** Given data follows **
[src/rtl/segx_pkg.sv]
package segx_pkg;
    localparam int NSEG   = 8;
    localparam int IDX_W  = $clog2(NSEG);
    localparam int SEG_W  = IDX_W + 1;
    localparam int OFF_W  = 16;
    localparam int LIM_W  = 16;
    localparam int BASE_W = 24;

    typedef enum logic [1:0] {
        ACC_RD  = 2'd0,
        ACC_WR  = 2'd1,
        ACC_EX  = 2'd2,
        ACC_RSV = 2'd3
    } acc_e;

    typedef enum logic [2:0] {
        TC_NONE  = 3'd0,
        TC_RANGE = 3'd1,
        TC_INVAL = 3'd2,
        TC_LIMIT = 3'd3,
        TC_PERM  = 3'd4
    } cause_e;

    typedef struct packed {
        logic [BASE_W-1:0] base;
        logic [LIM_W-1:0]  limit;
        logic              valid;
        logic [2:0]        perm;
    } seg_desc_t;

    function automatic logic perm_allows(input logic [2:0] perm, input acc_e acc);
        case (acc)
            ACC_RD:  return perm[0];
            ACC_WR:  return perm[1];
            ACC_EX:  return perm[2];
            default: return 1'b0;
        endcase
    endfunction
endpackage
** End of Given data **
** Given data follows **
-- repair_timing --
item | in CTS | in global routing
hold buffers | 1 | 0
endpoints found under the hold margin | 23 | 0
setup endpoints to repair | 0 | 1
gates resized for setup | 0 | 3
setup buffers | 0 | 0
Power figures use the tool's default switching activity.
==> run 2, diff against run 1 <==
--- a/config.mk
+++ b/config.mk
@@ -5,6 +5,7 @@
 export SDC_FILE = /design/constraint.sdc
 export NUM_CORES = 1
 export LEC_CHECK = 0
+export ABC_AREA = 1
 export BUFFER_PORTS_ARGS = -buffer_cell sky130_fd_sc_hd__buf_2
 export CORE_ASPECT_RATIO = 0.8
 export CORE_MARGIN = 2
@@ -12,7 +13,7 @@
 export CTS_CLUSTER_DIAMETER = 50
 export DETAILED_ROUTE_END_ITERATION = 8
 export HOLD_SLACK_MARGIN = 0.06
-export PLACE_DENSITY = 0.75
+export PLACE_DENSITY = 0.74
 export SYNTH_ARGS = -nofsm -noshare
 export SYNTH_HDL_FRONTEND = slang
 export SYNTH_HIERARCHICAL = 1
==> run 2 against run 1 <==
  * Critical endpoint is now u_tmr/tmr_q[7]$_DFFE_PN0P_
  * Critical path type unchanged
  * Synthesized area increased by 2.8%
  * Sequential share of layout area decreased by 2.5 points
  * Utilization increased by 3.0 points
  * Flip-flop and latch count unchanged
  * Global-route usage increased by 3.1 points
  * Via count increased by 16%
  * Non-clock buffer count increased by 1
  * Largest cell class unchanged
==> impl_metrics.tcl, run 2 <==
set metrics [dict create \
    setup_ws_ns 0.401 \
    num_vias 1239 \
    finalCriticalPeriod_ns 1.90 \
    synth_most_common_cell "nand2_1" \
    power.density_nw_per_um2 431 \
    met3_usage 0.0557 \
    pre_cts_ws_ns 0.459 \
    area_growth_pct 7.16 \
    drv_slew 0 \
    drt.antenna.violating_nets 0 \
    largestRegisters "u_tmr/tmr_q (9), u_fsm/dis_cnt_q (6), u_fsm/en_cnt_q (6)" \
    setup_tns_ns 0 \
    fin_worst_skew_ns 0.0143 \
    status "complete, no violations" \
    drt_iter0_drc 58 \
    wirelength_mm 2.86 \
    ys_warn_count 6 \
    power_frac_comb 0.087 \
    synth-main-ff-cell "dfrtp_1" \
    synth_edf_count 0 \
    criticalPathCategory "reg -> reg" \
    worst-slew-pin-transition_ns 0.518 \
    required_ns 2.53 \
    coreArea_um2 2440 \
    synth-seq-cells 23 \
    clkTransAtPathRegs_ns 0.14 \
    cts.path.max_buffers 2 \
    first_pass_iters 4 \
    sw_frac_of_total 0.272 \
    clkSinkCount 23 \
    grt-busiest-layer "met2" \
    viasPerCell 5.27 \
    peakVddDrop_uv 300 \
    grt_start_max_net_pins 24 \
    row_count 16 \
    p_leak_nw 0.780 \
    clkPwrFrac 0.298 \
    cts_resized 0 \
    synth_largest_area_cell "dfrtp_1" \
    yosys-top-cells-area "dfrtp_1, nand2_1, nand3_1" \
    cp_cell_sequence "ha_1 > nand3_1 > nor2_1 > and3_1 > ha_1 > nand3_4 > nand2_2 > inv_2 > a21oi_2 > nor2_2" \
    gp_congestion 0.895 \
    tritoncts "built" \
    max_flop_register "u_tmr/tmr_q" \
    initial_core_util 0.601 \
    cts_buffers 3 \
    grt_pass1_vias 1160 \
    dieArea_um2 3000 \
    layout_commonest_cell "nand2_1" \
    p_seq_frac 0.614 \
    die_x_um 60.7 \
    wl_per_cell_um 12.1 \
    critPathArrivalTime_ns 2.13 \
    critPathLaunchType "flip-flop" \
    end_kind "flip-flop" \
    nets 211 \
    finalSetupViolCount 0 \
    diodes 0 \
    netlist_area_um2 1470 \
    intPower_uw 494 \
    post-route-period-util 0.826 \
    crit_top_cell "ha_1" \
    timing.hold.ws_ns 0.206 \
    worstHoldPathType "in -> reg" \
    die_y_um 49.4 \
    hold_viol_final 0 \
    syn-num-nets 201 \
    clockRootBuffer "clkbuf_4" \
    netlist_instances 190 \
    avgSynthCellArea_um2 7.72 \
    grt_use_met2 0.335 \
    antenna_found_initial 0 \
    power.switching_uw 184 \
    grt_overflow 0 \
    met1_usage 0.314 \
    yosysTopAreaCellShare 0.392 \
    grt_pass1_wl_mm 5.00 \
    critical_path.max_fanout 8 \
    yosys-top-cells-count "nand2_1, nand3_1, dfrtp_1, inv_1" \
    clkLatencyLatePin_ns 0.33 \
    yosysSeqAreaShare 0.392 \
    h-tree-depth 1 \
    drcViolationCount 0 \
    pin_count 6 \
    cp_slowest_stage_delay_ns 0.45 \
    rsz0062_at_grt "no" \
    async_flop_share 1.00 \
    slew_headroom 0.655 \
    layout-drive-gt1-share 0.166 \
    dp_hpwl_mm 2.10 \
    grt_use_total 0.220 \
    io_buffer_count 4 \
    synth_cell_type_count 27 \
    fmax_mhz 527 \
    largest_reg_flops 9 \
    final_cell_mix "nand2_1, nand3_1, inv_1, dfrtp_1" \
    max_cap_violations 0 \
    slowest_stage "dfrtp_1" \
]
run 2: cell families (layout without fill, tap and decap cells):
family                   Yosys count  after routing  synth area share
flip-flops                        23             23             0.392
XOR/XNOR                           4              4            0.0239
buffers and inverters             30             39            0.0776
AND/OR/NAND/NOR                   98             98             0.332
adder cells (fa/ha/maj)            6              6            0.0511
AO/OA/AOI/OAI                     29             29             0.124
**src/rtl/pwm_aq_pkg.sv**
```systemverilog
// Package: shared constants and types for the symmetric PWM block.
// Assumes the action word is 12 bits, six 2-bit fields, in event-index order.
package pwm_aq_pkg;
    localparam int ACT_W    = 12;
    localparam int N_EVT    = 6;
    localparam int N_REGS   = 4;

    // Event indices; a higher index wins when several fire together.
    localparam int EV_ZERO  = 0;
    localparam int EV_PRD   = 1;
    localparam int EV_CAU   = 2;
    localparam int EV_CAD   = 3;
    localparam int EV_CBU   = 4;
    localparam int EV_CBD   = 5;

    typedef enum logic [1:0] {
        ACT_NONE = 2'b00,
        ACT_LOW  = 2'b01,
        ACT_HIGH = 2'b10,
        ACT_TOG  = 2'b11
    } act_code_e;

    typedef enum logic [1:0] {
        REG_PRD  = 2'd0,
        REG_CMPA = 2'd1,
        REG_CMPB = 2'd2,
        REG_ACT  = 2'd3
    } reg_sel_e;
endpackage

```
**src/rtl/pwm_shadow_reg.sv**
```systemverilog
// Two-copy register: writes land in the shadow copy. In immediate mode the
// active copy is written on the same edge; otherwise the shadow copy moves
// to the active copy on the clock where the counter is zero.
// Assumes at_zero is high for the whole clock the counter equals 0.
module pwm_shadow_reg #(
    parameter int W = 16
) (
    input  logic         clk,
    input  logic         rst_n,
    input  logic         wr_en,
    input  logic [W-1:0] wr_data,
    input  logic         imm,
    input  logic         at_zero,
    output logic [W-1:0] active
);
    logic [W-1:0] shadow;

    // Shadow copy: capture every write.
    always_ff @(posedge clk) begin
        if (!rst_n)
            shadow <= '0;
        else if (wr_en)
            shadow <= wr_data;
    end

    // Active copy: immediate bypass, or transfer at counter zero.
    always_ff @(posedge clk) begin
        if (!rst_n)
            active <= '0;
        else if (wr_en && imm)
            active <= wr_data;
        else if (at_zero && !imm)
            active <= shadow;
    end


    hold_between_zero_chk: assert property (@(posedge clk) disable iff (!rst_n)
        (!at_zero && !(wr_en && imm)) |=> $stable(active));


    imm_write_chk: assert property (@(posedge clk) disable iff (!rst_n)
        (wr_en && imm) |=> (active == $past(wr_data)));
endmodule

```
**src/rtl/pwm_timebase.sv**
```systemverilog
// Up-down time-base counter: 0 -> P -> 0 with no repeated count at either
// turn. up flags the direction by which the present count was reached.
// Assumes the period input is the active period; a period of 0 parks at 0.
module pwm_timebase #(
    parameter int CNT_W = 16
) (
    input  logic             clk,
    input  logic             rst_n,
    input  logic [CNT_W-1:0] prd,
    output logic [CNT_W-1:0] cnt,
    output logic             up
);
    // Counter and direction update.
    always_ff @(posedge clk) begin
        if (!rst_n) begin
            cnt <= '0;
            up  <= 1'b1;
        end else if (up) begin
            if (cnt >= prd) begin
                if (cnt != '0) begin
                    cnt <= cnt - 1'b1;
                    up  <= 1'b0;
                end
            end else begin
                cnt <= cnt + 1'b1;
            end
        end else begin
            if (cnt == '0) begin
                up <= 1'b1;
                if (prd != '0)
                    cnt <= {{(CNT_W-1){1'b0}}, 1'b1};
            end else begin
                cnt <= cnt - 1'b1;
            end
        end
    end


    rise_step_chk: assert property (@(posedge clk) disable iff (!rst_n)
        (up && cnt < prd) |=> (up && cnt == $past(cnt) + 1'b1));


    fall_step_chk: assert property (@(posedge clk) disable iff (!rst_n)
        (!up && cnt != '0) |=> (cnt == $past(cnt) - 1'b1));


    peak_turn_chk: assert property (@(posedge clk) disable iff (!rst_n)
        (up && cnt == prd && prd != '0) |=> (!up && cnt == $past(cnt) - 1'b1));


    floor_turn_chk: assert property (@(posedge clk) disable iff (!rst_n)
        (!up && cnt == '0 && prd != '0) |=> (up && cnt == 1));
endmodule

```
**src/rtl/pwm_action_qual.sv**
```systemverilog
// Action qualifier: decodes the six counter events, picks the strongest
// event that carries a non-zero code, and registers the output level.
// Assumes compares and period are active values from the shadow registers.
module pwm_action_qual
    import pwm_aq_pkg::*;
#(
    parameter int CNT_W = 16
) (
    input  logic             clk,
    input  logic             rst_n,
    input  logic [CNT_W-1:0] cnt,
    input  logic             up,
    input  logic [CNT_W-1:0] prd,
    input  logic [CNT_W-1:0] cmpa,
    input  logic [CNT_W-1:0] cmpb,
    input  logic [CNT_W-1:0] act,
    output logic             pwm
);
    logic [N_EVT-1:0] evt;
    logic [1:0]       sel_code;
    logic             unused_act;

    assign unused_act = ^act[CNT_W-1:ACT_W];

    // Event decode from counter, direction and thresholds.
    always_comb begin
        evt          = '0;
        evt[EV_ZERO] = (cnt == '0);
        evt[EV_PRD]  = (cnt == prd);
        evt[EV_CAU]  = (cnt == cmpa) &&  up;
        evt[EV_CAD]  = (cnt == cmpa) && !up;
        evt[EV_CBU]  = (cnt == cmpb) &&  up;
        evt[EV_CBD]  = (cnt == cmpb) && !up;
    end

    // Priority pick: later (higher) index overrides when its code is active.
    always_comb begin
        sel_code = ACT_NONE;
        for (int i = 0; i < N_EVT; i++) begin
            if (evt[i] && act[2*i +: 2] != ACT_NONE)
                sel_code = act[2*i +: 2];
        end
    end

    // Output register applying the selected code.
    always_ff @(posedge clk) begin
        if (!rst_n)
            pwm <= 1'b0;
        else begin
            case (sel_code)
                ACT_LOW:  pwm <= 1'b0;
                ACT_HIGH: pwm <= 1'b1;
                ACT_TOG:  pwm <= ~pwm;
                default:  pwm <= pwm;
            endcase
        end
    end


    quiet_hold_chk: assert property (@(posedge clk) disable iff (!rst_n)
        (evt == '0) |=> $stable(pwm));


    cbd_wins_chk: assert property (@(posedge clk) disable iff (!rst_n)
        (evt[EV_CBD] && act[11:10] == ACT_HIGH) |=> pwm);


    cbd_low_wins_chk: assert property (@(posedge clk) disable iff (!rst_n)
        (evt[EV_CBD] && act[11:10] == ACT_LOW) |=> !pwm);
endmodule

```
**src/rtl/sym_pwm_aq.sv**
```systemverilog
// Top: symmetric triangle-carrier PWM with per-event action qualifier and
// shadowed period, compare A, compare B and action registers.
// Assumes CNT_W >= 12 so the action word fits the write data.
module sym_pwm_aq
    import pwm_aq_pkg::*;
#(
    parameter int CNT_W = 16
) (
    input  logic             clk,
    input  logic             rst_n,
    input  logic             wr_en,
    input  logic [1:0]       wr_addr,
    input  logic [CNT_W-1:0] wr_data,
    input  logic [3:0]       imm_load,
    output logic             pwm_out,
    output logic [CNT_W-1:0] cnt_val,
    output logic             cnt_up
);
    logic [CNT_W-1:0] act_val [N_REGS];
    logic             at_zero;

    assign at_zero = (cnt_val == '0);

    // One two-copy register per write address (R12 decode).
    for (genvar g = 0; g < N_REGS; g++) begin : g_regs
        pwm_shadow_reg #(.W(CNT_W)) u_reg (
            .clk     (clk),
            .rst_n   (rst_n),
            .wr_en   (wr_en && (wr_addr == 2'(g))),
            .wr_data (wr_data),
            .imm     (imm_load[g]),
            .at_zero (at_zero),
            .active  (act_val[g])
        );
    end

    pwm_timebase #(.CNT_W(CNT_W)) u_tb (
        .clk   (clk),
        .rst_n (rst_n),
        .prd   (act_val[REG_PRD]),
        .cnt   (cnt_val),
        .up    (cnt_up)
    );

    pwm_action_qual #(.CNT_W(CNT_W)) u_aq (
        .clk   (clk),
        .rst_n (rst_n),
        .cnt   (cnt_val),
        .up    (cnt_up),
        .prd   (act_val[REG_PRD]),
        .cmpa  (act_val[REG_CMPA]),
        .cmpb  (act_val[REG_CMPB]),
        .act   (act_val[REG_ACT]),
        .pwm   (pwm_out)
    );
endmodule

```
** End of Given data **
## Task to complete
Copy every line in the data above that has the string "increased" in it.

## Result of the task
  * Synthesized area increased by 2.8%
  * Utilization increased by 3.0 points
  * Global-route usage increased by 3.1 points
  * Via count increased by 16%
  * Non-clock buffer count increased by 1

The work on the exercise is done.